Items from a dataset

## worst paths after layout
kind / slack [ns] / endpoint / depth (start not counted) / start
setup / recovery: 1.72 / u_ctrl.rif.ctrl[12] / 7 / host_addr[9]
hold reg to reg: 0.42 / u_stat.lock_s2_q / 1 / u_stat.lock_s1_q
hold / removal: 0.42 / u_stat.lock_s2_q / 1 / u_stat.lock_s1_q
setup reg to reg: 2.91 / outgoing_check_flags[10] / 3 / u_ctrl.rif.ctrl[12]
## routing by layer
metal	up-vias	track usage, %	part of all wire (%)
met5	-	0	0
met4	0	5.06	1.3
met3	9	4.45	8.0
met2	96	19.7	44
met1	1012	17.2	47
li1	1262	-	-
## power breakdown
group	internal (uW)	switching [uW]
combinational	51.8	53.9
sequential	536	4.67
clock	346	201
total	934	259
--- config.mk ---
export PLATFORM = sky130hd
export DESIGN_NAME = ctab_bank
export DESIGN_NICKNAME = d
export VERILOG_FILES = /design/src/rtl/ctab_pkg.sv /design/src/rtl/ctab_bank.sv /design/src/rtl/ctab_trim_reg.sv
export SDC_FILE = /design/constraint.sdc
export NUM_CORES = 1
export LEC_CHECK = 0
export BUFFER_PORTS_ARGS = -buffer_cell sky130_fd_sc_hd__buf_2
export CAP_MARGIN = 30
export CORE_ASPECT_RATIO = 1.4
export CORE_MARGIN = 3
export CORE_UTILIZATION = 40
export CTS_CLUSTER_DIAMETER = 60
export DETAILED_ROUTE_END_ITERATION = 6
export GPL_TIMING_DRIVEN = 0
export PLACE_DENSITY = 0.63
export SLEW_MARGIN = 20
export SYNTH_ARGS = -nofsm -noshare
export SYNTH_HDL_FRONTEND = slang
export SYNTH_SLANG_ARGS = --single-unit
--- constraint.sdc ---
create_clock -name ref_clk -period 4.5 [get_ports ref_clk]
set_input_delay 1.35 -clock ref_clk [delete_from_list [all_inputs] [get_ports ref_clk]]
set_output_delay 1.35 -clock ref_clk [all_outputs]
set_load 0.05 [all_outputs]
--- src/rtl/ctab_pkg.sv ---
// Purpose: Constants shared by the core trim adjust bank.
// Assumes: Plain register port with 16-bit address and 16-bit data.
// Notes:   Offsets are byte addresses on the plain port, as printed.
//
// Summary of operation
// Core A single-channel second-input timing trim, 8 bits, read/write, applied when selected.
// Core B single-channel second-input timing trim, 8 bits, read/write, applied when selected.
// Core A dual-channel first-input offset trim, 12 bits, applied with calibration on.
// Core A dual-channel second-input offset trim, 12 bits, applied with calibration on.
// Core A single-channel first-input offset trim, 12 bits, applied in single mode.
// After reset every trim register loads its default from fuse storage.
// Timing trims shift the sampling instant; core and mode pick the active one.
// Software reads and overwrites trims; written value replaces the fused default.
// Inactive trims keep their value and do not reach the converter.
package ctab_pkg;
    // Register bus and trim field widths
    localparam int ADDR_W = 16;
    localparam int DATA_W = 16;
    localparam int TIM_W  = 8;
    localparam int OFF_W  = 12;

    // Register offsets
    localparam logic [15:0] OFS_TIM_A_SINGLE_SECOND = 16'h031A;
    localparam logic [15:0] OFS_TIM_B_SINGLE_SECOND = 16'h031B;
    localparam logic [15:0] OFS_OFF_A_DUAL_FIRST    = 16'h0344;
    localparam logic [15:0] OFS_OFF_A_DUAL_SECOND   = 16'h0346;
    localparam logic [15:0] OFS_OFF_A_SINGLE_FIRST  = 16'h0348;

    // Values held before the fuse load
    localparam logic [7:0]  RST_TIM = 8'h00;
    localparam logic [11:0] RST_OFF = 12'h000;
    localparam logic [15:0] RST_RD  = 16'h0000;

    // Fuse loader states
    typedef enum logic [1:0]
    {
        CTAB_FUSE_WAIT = 2'b00,
        CTAB_FUSE_LOAD = 2'b01,
        CTAB_FUSE_DONE = 2'b10
    } ctab_fuse_state_t;
endpackage

--- src/rtl/ctab_bank.sv ---
// Purpose: Trim register bank for a two-core sampling converter.
// Assumes: Mode and input-select signals come from logic on ref_clk.
// Notes:   Trim outputs are registered; a select change shows one cycle later.
//
// Implementation choice: the address-and-strobe port.
`timescale 1ns/1ps
module ctab_bank
(
    input  wire logic                          ref_clk,         // 50 MHz clock
    input  wire logic                          nrst,            // Async reset, low active
    input  wire logic [ctab_pkg::ADDR_W-1:0]   reg_addr,        // Register address
    input  wire logic [ctab_pkg::DATA_W-1:0]   reg_wdata,       // Write data
    input  wire logic                          reg_wr,          // Write strobe
    input  wire logic                          reg_rd,          // Read strobe
    output logic      [ctab_pkg::DATA_W-1:0]   reg_rdata,       // Read data, cycle after read
    input  wire logic [ctab_pkg::TIM_W-1:0]    fuse_tim_a,      // Fused core A timing default
    input  wire logic [ctab_pkg::TIM_W-1:0]    fuse_tim_b,      // Fused core B timing default
    input  wire logic [ctab_pkg::OFF_W-1:0]    fuse_off_a_df,   // Fused dual first default
    input  wire logic [ctab_pkg::OFF_W-1:0]    fuse_off_a_ds,   // Fused dual second default
    input  wire logic [ctab_pkg::OFF_W-1:0]    fuse_off_a_sf,   // Fused single first default
    input  wire logic                          dual_mode,       // 1 dual, 0 single channel
    input  wire logic                          fg_cal_en,       // Foreground calibration on
    input  wire logic                          core_a_second,   // Core A samples second input
    input  wire logic                          core_b_second,   // Core B samples second input
    output logic      [ctab_pkg::TIM_W-1:0]    core_a_tim_trim, // Core A sampling delay trim
    output logic                               core_a_tim_vld,  // Core A timing trim applies
    output logic      [ctab_pkg::TIM_W-1:0]    core_b_tim_trim, // Core B sampling delay trim
    output logic                               core_b_tim_vld,  // Core B timing trim applies
    output logic      [ctab_pkg::OFF_W-1:0]    core_a_off_trim, // Core A offset trim
    output logic                               core_a_off_vld,  // Core A offset trim applies
    output logic                               fuse_done        // Fuse defaults loaded
);
    import ctab_pkg::*;

    ctab_fuse_state_t          fuse_state_reg;
    ctab_fuse_state_t          fuse_state_next;
    logic                      fuse_load;
    logic [TIM_W-1:0]          tim_a_q;
    logic [TIM_W-1:0]          tim_b_q;
    logic [OFF_W-1:0]          off_df_q;
    logic [OFF_W-1:0]          off_ds_q;
    logic [OFF_W-1:0]          off_sf_q;
    logic                      hit_tim_a;
    logic                      hit_tim_b;
    logic                      hit_off_df;
    logic                      hit_off_ds;
    logic                      hit_off_sf;
    logic [DATA_W-1:0]         rdata_reg;
    logic [DATA_W-1:0]         rdata_next;
    logic                      sel_tim_a;
    logic                      sel_tim_b;
    logic                      sel_off_df;
    logic                      sel_off_ds;
    logic                      sel_off_sf;
    logic [TIM_W-1:0]          a_tim_reg;
    logic [TIM_W-1:0]          a_tim_next;
    logic                      a_tim_vld_reg;
    logic [TIM_W-1:0]          b_tim_reg;
    logic [TIM_W-1:0]          b_tim_next;
    logic                      b_tim_vld_reg;
    logic [OFF_W-1:0]          a_off_reg;
    logic [OFF_W-1:0]          a_off_next;
    logic                      a_off_vld_reg;

    // Fuse copy runs once, on the second edge after reset release; a strap
    // cannot be taken under async reset, so it waits for the clock
    always_comb
    begin
        fuse_state_next = fuse_state_reg;
        fuse_load       = 1'b0;
        case (fuse_state_reg)
            CTAB_FUSE_WAIT: fuse_state_next = CTAB_FUSE_LOAD;
            CTAB_FUSE_LOAD:
            begin
                fuse_load       = 1'b1;
                fuse_state_next = CTAB_FUSE_DONE;
            end
            CTAB_FUSE_DONE: fuse_state_next = CTAB_FUSE_DONE;
            default:        fuse_state_next = CTAB_FUSE_WAIT;
        endcase
    end

    // Fuse loader state
    always_ff @(posedge ref_clk or negedge nrst)
    begin
        if (!nrst)
        begin
            fuse_state_reg <= CTAB_FUSE_WAIT;
        end
        else
        begin
            fuse_state_reg <= fuse_state_next;
        end
    end

    assign fuse_done = (fuse_state_reg == CTAB_FUSE_DONE);

    // Write decode
    assign hit_tim_a  = reg_wr && (reg_addr == OFS_TIM_A_SINGLE_SECOND);
    assign hit_tim_b  = reg_wr && (reg_addr == OFS_TIM_B_SINGLE_SECOND);
    assign hit_off_df = reg_wr && (reg_addr == OFS_OFF_A_DUAL_FIRST);
    assign hit_off_ds = reg_wr && (reg_addr == OFS_OFF_A_DUAL_SECOND);
    assign hit_off_sf = reg_wr && (reg_addr == OFS_OFF_A_SINGLE_FIRST);

    // Trim storage, one instance per register
    ctab_trim_reg #(.W(TIM_W)) u_tim_a
    (
        .ref_clk   (ref_clk),
        .nrst      (nrst),
        .fuse_load (fuse_load),
        .fuse_val  (fuse_tim_a),
        .wr_hit    (hit_tim_a),
        .wr_val    (reg_wdata[TIM_W-1:0]),
        .q         (tim_a_q)
    );

    ctab_trim_reg #(.W(TIM_W)) u_tim_b
    (
        .ref_clk   (ref_clk),
        .nrst      (nrst),
        .fuse_load (fuse_load),
        .fuse_val  (fuse_tim_b),
        .wr_hit    (hit_tim_b),
        .wr_val    (reg_wdata[TIM_W-1:0]),
        .q         (tim_b_q)
    );

    ctab_trim_reg #(.W(OFF_W)) u_off_df
    (
        .ref_clk   (ref_clk),
        .nrst      (nrst),
        .fuse_load (fuse_load),
        .fuse_val  (fuse_off_a_df),
        .wr_hit    (hit_off_df),
        .wr_val    (reg_wdata[OFF_W-1:0]),
        .q         (off_df_q)
    );

    ctab_trim_reg #(.W(OFF_W)) u_off_ds
    (
        .ref_clk   (ref_clk),
        .nrst      (nrst),
        .fuse_load (fuse_load),
        .fuse_val  (fuse_off_a_ds),
        .wr_hit    (hit_off_ds),
        .wr_val    (reg_wdata[OFF_W-1:0]),
        .q         (off_ds_q)
    );

    ctab_trim_reg #(.W(OFF_W)) u_off_sf
    (
        .ref_clk   (ref_clk),
        .nrst      (nrst),
        .fuse_load (fuse_load),
        .fuse_val  (fuse_off_a_sf),
        .wr_hit    (hit_off_sf),
        .wr_val    (reg_wdata[OFF_W-1:0]),
        .q         (off_sf_q)
    );

    // Read decode; reserved and unmapped bits read zero, data only
    // in the cycle after the strobe so a stale value is never seen
    always_comb
    begin
        rdata_next = RST_RD;
        if (reg_rd)
        begin
            if (reg_addr == OFS_TIM_A_SINGLE_SECOND)
            begin
                rdata_next = {8'h00, tim_a_q};
            end
            else if (reg_addr == OFS_TIM_B_SINGLE_SECOND)
            begin
                rdata_next = {8'h00, tim_b_q};
            end
            else if (reg_addr == OFS_OFF_A_DUAL_FIRST)
            begin
                rdata_next = {4'h0, off_df_q};
            end
            else if (reg_addr == OFS_OFF_A_DUAL_SECOND)
            begin
                rdata_next = {4'h0, off_ds_q};
            end
            else if (reg_addr == OFS_OFF_A_SINGLE_FIRST)
            begin
                rdata_next = {4'h0, off_sf_q};
            end
        end
    end

    // Mode selects for each trim
    assign sel_tim_a  = !dual_mode && core_a_second && fg_cal_en;
    assign sel_tim_b  = !dual_mode && core_b_second && fg_cal_en;
    assign sel_off_df = dual_mode && !core_a_second && fg_cal_en;
    assign sel_off_ds = dual_mode && core_a_second && fg_cal_en;
    assign sel_off_sf = !dual_mode && !core_a_second;

    // Apply path: unselected trims give zero and a low valid
    always_comb
    begin
        a_tim_next = RST_TIM;
        b_tim_next = RST_TIM;
        a_off_next = RST_OFF;
        if (sel_tim_a)
        begin
            a_tim_next = tim_a_q;
        end
        if (sel_tim_b)
        begin
            b_tim_next = tim_b_q;
        end
        if (sel_off_df)
        begin
            a_off_next = off_df_q;
        end
        else if (sel_off_ds)
        begin
            a_off_next = off_ds_q;
        end
        else if (sel_off_sf)
        begin
            a_off_next = off_sf_q;
        end
    end

    // Registered outputs to the converter cores
    always_ff @(posedge ref_clk or negedge nrst)
    begin
        if (!nrst)
        begin
            rdata_reg     <= RST_RD;
            a_tim_reg     <= RST_TIM;
            a_tim_vld_reg <= 1'b0;
            b_tim_reg     <= RST_TIM;
            b_tim_vld_reg <= 1'b0;
            a_off_reg     <= RST_OFF;
            a_off_vld_reg <= 1'b0;
        end
        else
        begin
            rdata_reg     <= rdata_next;
            a_tim_reg     <= a_tim_next;
            a_tim_vld_reg <= sel_tim_a;
            b_tim_reg     <= b_tim_next;
            b_tim_vld_reg <= sel_tim_b;
            a_off_reg     <= a_off_next;
            a_off_vld_reg <= sel_off_df || sel_off_ds || sel_off_sf;
        end
    end

    assign reg_rdata       = rdata_reg;
    assign core_a_tim_trim = a_tim_reg;
    assign core_a_tim_vld  = a_tim_vld_reg;
    assign core_b_tim_trim = b_tim_reg;
    assign core_b_tim_vld  = b_tim_vld_reg;
    assign core_a_off_trim = a_off_reg;
    assign core_a_off_vld  = a_off_vld_reg;
endmodule // ctab_bank

--- src/rtl/ctab_trim_reg.sv ---
// Purpose: One trim register with fuse default and software overwrite.
// Assumes: Fuse value is static and on the same clock.
// Notes:   A software write in the load cycle wins over the fuse value.
`timescale 1ns/1ps
module ctab_trim_reg
#(
    parameter int W = 8
)
(
    input  wire logic         ref_clk,   // System clock
    input  wire logic         nrst,      // Async reset, low active
    input  wire logic         fuse_load, // One-cycle fuse copy pulse
    input  wire logic [W-1:0] fuse_val,  // Factory default
    input  wire logic         wr_hit,    // Software write to this register
    input  wire logic [W-1:0] wr_val,    // Software write value
    output logic      [W-1:0] q          // Stored trim
);
    logic [W-1:0] q_reg;
    logic [W-1:0] q_next;

    // Write beats fuse so software never loses its value
    always_comb
    begin
        q_next = q_reg;
        if (wr_hit)
        begin
            q_next = wr_val;
        end
        else if (fuse_load)
        begin
            q_next = fuse_val;
        end
    end

    // Held value, changed only by a software write or the fuse load
    always_ff @(posedge ref_clk or negedge nrst)
    begin
        if (!nrst)
        begin
            q_reg <= '0;
        end
        else
        begin
            q_reg <= q_next;
        end
    end

    assign q = q_reg;
endmodule // ctab_trim_reg

==> metrics <==
Max Fclk=305 MHz; Worst Skew=between 0.008 and 0.009 ns; vias in the first global route=3,746; critical path endpoint category=register; area of the multi-input gates=2150 sq um; post-synth top area cell=dfrtp_1; Setup-failing EPs final=0; initial antenna violation count=0; fin worst setup slack=1.22 ns; sequential share of the synthesized area=51.4%; clk slew on worst S/H paths=0.07 ns; total length of routed wires=approximately 13,000 um; cell count after synthesis=between 300 and 400; Hold Crit Class=register to register; setup TNS=0 ns; Die W=97.8 um; RSZ-0062 raised after global routing=no; total CTS buffers=9; Vias=3,424; commonest non-fill, non-tap cell in the layout=buf_2; Final Max Slew Viols=0; Total Routing Usage GR=20.1%; CTS root buffer=clkbuf_16; outcome=completed; Routed wire per std cell=19.4 um; Syn Area/Cell=12.9 sq um; top cells by area, synth=dfrtp_1 (51%), mux2_2 (23%), mux2i_1 (4.2%), and2_1 (2.1%), o21ai_0 (1.8%); Final #Nets=roughly 610; # clock sinks=97; worst vdd ir=between 0.15 and 0.2 mV; CP arrival=3.45 ns; die area=13,200 sq um; first-pass iteration count of the detailed router=4; Final GP Congestion=a little over 0.8; DR iter-0 viols=128; CTS tree=yes; Core Rows=46; layout overhead on the synthesized area=24.2%; Unique masters post-synth=34; post-DP HPWL=9360 um; worst-margin pin slew=0.899 ns; setup bufs post-CTS=0; P per Cell Area=about 320 nW/um^2; Seq cells post-synth=97; die span in y=135 um; # IOs=140; residual DRC count=0; largest net degree at the start of global routing=80; post-synth top area share=51.4%; critical path required time=4.66 ns; total grt overflow=0; Synth Flop Type=dfrtp_1; Synth Warn #=0; htree depth=3; async set-reset flop share out of synthesis=100%; first-pass GRT wire length=20,200 um; Place WS=0.936 ns; # diodes=0; Port Buffer Count=130; Mapped Area=roughly 4700 sq um; Worst Path Class, Setup=primary input to register; post-CTS sizing=0; layout cells sized above 1=50.0%; core box area=approximately 11,000 sq um; Power, Total=1.88 mW; Register Area=2430 sq um; commonest non-fill, non-tap cells in the layout=buf_2 (129), mux2_2 (98), dfrtp_1 (97), mux2i_1 (20), clkbuf_1 (19); final hold violation count=0; worst rel slew slack=40.1%; worst skew pair latency=0.34 ns; Crit Path Max Fanout=8; Post-CTS Hold Fix Bufs=0; Antenna Nets Post-Route=0; fillers=1,072; max cap viols=0; Final Critical Period=3.28 ns; CP startpoint kind=primary input; number of flops mapped to enable cells by yosys=0; CTS Buffer Depth=2; Vias/cell=a little over 5; LEAKAGE=2.82 nW; initial core utilization=between 40% and 50%; Final period util=72.9%
[Yosys cell counts (2+ instances only)]
library cell / n
a2111oi_0: 5
a21oi_1: 4
a221oi_1: 8
and2_1: 16
and3_1: 3
and3b_1: 2
and4b_1: 2
buf_4: 5
buf_6: 3
clkbuf_1: 19
dfrtp_1: 97
ha_1: 3
inv_1: 3
mux2_1: 6
mux2_2: 98
mux2i_1: 20
nand2_1: 18
nand2b_1: 9
nor2_1: 6
nor2b_1: 2
nor3_1: 4
o211a_1: 4
o21ai_0: 17
o2bb2ai_1: 3
[area by class of cell]
cell class / instances / share of cell area (%)
Sequential cell: 97 / 41.4
Multi-Input combinational cell: 243 / 36.7
Timing Repair Buffer: 131 / 11.7
Clock buffer: 9 / 3.84
Tap cell: 144 / 3.07
Buffer: 27 / 2.43
Clock inverter: 6 / 0.746
Inverter: 3 / 0.192
[path summary, 6_finish.rpt]
kind	from	to	slack, ns	depth (start not counted)
setup / recovery	reg_addr[13]	reg_rdata[0]	1.22	5
hold / removal	u_tim_a.q[5]	core_a_tim_trim[5]	0.50	1
setup reg to reg	fuse_state_reg[1]	u_off_sf.q[9]	2.15	6
hold reg to reg	u_tim_a.q[5]	core_a_tim_trim[5]	0.50	1
max in group asynchronous	nrst	u_off_sf.q[5]	3.02	2
min in group asynchronous	nrst	core_b_tim_trim[3]	0.83	1
[per-layer routing]
metal  part of all wire [%]  wire length (um)  track usage (%)
met1                     40              5110             23.7
met2                     53              6800             35.8
met3                    4.4               569             3.20
met4                    2.4               311             8.93
met5                      0                 0                0
[worst max-delay path, cell delays in order]
cell	delay [ns]
buf_2	0.10
or4_4	0.53
nor4_4	0.45
nand2_1	0.37
a2111oi_0	0.65
[per-stage QoR]
step	hold slack [ns]	area, sq um	util (%)	cells
6_report	0.505	5870	51.2	660
3_5_place_dp	0.492	5600	48.9	645
3_3_place_gp	0.483	5560	48.6	644
2_1_floorplan	0.468	4730	-	370
4_1_cts	0.507	5870	51.2	660
5_1_grt	0.524	5870	51.2	660
[report_power, final]
| part | leakage (nW) | switching [mW] | internal (mW) |
|---|---|---|---|
| Sequential | 1.21 | 0.0205 | 0.908 |
| Clock | 0.132 | 0.333 | 0.374 |
| Combinational | 1.48 | 0.143 | 0.0969 |
[kinds of logic after synthesis]
group,after synthesis,synth area share (%)
other cells,1,0.0794
fa+ha+maj,3,0.795
mux,124,29.0
simple gates,71,9.38
flops,97,51.4
compound gates,41,6.04
buf+inv,30,3.26
(Power assumes the default switching activity.)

_Aim of the task_
Only the lines above from the one with "b_tim_vld_reg <= sel_tim_b;" through the one with "the same clock." should be duplicated, character for character.

_Solution to the exercise_
            b_tim_vld_reg <= sel_tim_b;
            a_off_reg     <= a_off_next;
            a_off_vld_reg <= sel_off_df || sel_off_ds || sel_off_sf;
        end
    end

    assign reg_rdata       = rdata_reg;
    assign core_a_tim_trim = a_tim_reg;
    assign core_a_tim_vld  = a_tim_vld_reg;
    assign core_b_tim_trim = b_tim_reg;
    assign core_b_tim_vld  = b_tim_vld_reg;
    assign core_a_off_trim = a_off_reg;
    assign core_a_off_vld  = a_off_vld_reg;
endmodule // ctab_bank

--- src/rtl/ctab_trim_reg.sv ---
// Purpose: One trim register with fuse default and software overwrite.
// Assumes: Fuse value is static and on the same clock.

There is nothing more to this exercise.